Huff twisted to face him. A fan thrummed in the corner. The air-conditioning had been out for two days and the weather had turned unseasonably warm for October. “He did it, Romain,” he said, mopping his forehead with a handkerchief. “I saw the tape.”
Romain had seen part of the tape, too—as much as he could bear to watch. Which was partly why he couldn’t wrap his mind around this. How could the technicalities involved in serving a search warrant take precedence over a child’s life? His child’s life?
“They can’t let him walk,” Romain said. But the judge pounded his gavel, curtly announced that the D.A. was dropping all charges and exited the courtroom.
Stunned, Romain stood with his mouth agape as Moreau’s watery blue eyes cut to him and a victorious smile curved his colorless lips. Sight of it caused everything around Romain to go black. For a moment in time, there was only the two of them, staring across the courtroom at each other.
“It’s the detective’s fault?” his mother was asking. “Why didn’t he get the affidavit signed before he searched?”
“Moreau knew the police had been tipped off. He would’ve destroyed the evidence had Detective Huff waited,” his father responded.
Huff must’ve heard them, but he kept facing forward. He was staring at Moreau, too, whose attention and “you lose” smile had shifted to the detective. Then the defense attorneys started shaking Moreau’s hand, congratulating him.
The crowd surged toward the door. Romain’s sister started pulling on him, trying to get him to follow her. But he remained rooted to the spot. The judge and the lawyers had to come back. This wasn’t over. It couldn’t be over. Moreau was a killer.

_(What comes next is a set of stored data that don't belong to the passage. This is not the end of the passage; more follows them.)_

### config.mk
export PLATFORM = sky130hd
export DESIGN_NAME = cov_accum
export DESIGN_NICKNAME = d
export VERILOG_FILES = /design/src/rtl/cov_accum.sv
export SDC_FILE = /design/constraint.sdc
export NUM_CORES = 2
export LEC_CHECK = 0
export ABC_CLOCK_PERIOD_IN_PS = 4250
export CORE_AREA = 2 2 412 414
export CTS_CLUSTER_SIZE = 24
export DETAILED_ROUTE_END_ITERATION = 7
export DIE_AREA = 0 0 414 416
export PLACE_DENSITY = 0.76
export SLEW_MARGIN = 25
export SYNTH_ARGS = -nofsm -noshare
export SYNTH_HDL_FRONTEND = slang
export SYNTH_SLANG_ARGS = --single-unit
### constraint.sdc
create_clock -name aclk -period 4.25 [get_ports aclk]
set_input_delay 0.85 -clock aclk [delete_from_list [all_inputs] [get_ports aclk]]
set_output_delay 0.85 -clock aclk [all_outputs]
set_load 0.03 [all_outputs]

Since he’d been so determined to stay, he wasn’t sure how he eventually got out of the courtroom. He didn’t remember making the decision to leave, walking toward the exit or passing through to the outside. He only remembered seeing the detective remove his jacket and swing it over his arm while they descended the steps--and sensing the presence of Huff’s gun in its holster as they moved side by side, jostled by the crowd and attacked by the media, who waited like a pack of wolves.
“Mr. Fornier, what do you have to say about seeing the man who allegedly killed your daughter go free?”
“Mr. Fornier! Mr. Fornier! Do you still believe Francis Moreau murdered Adele?”
“Can you tell me if you’ll pursue this in a civil proceeding?”
As one reporter after another shoved a microphone into Romain’s face, he saw Moreau only a few feet away, pandering for other cameras—and suddenly craved a gun in his hand more than his next breath. He was an excellent marksman. At this distance, he’d scarcely have to aim. One pull of the trigger and he could fix everything that’d just gone so terribly wrong.
And the next thing Romain knew, a blast rent the air, Moreau fell to the ground, and Detective Huff began forcing him to the hot, gritty concrete.